**TRY IT:**
Working from the listing below, pick each line containing the word "quartz" and copy it.

**EXERCISE DATA:**
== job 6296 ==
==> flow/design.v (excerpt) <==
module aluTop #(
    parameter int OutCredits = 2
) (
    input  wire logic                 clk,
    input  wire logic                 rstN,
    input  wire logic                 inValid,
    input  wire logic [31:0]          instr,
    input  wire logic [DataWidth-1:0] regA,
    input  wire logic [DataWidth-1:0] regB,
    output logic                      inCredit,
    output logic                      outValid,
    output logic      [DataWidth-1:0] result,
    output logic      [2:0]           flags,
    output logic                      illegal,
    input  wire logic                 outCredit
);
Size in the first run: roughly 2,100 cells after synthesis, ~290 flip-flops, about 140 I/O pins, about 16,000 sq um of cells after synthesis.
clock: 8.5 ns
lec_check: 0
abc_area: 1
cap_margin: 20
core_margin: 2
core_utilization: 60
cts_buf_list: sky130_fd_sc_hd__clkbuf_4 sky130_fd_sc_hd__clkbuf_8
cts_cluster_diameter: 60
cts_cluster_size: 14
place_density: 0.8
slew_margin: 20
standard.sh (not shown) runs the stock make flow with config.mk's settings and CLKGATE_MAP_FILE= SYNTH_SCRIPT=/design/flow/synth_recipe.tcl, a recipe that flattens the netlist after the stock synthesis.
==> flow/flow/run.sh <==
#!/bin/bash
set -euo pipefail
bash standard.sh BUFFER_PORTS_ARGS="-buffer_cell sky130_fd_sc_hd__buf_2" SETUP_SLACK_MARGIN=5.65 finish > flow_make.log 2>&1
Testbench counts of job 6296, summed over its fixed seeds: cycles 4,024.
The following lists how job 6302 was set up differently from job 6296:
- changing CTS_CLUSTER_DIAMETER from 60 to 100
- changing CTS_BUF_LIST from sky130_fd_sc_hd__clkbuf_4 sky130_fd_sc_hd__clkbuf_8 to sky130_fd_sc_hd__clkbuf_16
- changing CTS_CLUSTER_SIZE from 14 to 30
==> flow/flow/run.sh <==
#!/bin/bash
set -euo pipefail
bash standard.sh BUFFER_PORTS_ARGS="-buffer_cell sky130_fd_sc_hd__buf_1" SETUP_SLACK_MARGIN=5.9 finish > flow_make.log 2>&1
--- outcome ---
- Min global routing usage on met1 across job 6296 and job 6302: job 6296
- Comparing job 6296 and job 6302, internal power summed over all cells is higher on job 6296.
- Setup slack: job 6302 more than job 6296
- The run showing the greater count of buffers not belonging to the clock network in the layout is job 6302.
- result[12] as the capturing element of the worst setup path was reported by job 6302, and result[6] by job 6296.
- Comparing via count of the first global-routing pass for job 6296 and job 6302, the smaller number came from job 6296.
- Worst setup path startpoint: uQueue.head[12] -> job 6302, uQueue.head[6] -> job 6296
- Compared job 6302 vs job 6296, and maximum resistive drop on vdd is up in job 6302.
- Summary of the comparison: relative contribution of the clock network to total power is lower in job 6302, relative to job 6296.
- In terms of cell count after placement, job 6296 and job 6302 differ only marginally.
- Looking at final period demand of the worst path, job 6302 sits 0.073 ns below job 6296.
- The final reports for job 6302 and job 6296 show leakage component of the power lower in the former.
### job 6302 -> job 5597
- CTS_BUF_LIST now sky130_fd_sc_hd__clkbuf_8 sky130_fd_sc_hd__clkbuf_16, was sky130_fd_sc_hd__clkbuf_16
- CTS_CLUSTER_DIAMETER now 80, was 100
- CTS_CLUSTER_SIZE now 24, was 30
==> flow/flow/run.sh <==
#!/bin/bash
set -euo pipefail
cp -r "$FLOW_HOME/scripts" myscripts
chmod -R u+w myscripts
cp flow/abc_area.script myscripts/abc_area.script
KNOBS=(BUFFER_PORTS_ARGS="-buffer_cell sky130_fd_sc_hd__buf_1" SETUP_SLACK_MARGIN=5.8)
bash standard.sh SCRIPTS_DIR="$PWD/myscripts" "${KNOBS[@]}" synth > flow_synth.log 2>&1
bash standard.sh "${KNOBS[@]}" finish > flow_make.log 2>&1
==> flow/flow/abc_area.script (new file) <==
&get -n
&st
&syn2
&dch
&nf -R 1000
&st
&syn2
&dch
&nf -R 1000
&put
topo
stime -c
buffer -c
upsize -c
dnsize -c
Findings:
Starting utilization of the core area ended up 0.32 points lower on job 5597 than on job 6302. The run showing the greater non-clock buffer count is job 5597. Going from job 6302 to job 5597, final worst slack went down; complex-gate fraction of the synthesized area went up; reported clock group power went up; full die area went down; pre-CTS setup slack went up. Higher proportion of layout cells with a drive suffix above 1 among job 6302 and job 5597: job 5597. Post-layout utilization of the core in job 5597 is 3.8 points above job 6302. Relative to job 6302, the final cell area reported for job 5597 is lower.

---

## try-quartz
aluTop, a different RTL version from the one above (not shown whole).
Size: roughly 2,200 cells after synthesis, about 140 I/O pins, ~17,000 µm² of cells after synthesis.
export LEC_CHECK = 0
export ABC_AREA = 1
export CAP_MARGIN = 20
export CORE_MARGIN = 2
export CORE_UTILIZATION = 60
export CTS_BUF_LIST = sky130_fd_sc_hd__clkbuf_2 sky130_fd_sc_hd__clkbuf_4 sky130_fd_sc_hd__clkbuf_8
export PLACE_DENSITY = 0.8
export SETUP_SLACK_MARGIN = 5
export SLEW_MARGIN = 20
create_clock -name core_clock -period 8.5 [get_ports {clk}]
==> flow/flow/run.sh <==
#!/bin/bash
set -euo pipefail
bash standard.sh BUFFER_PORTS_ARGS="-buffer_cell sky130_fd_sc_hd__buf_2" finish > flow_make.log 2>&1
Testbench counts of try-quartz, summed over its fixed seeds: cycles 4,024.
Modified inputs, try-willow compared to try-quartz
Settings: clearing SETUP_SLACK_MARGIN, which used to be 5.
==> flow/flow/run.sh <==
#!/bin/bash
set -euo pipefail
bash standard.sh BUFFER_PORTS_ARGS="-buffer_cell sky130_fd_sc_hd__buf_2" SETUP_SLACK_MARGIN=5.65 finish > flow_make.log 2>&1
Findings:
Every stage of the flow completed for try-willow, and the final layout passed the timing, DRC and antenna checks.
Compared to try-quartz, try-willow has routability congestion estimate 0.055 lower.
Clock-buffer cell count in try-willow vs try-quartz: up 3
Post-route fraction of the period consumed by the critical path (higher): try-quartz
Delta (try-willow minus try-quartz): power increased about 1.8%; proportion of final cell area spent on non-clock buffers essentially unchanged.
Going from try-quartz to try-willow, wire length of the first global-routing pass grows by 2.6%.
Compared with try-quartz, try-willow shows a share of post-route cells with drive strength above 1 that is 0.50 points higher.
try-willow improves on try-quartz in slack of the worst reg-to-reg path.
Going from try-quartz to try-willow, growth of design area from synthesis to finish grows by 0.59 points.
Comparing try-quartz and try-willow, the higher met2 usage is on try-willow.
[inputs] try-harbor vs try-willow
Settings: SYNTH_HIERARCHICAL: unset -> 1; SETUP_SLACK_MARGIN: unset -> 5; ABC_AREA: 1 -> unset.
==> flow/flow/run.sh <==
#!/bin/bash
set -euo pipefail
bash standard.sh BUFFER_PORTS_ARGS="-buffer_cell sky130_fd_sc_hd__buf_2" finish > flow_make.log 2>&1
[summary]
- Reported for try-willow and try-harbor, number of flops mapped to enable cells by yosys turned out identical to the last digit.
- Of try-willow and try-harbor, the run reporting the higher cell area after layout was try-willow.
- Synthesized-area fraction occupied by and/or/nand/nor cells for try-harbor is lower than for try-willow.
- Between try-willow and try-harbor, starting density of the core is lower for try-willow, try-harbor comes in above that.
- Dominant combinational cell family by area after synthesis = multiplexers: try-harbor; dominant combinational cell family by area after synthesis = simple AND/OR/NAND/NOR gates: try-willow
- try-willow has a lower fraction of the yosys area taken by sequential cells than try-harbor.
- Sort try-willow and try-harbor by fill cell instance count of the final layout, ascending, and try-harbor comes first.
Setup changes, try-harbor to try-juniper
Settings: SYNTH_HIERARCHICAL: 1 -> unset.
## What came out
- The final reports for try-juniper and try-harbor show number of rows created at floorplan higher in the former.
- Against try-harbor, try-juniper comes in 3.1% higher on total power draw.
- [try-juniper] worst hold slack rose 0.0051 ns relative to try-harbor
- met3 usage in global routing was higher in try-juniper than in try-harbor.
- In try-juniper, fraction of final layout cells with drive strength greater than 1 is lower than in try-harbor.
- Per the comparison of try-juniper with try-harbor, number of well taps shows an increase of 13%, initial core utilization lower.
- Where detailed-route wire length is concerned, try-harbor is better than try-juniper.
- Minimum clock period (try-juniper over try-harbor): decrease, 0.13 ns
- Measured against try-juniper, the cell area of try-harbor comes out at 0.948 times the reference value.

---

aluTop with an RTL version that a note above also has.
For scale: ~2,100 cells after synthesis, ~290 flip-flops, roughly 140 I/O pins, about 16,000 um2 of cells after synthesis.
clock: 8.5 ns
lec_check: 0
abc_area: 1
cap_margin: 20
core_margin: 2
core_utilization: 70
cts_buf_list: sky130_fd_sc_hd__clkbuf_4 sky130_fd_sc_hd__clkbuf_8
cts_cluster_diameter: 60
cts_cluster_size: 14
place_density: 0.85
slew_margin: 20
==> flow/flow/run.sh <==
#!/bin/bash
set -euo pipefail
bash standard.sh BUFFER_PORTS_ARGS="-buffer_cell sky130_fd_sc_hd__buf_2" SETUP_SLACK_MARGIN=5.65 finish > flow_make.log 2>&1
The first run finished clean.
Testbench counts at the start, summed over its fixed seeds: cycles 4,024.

**YOUR RESPONSE:**
## try-quartz
Testbench counts of try-quartz, summed over its fixed seeds: cycles 4,024.
Modified inputs, try-willow compared to try-quartz
Compared to try-quartz, try-willow has routability congestion estimate 0.055 lower.
Clock-buffer cell count in try-willow vs try-quartz: up 3
Post-route fraction of the period consumed by the critical path (higher): try-quartz
Delta (try-willow minus try-quartz): power increased about 1.8%; proportion of final cell area spent on non-clock buffers essentially unchanged.
Going from try-quartz to try-willow, wire length of the first global-routing pass grows by 2.6%.
Compared with try-quartz, try-willow shows a share of post-route cells with drive strength above 1 that is 0.50 points higher.
try-willow improves on try-quartz in slack of the worst reg-to-reg path.
Going from try-quartz to try-willow, growth of design area from synthesis to finish grows by 0.59 points.
Comparing try-quartz and try-willow, the higher met2 usage is on try-willow.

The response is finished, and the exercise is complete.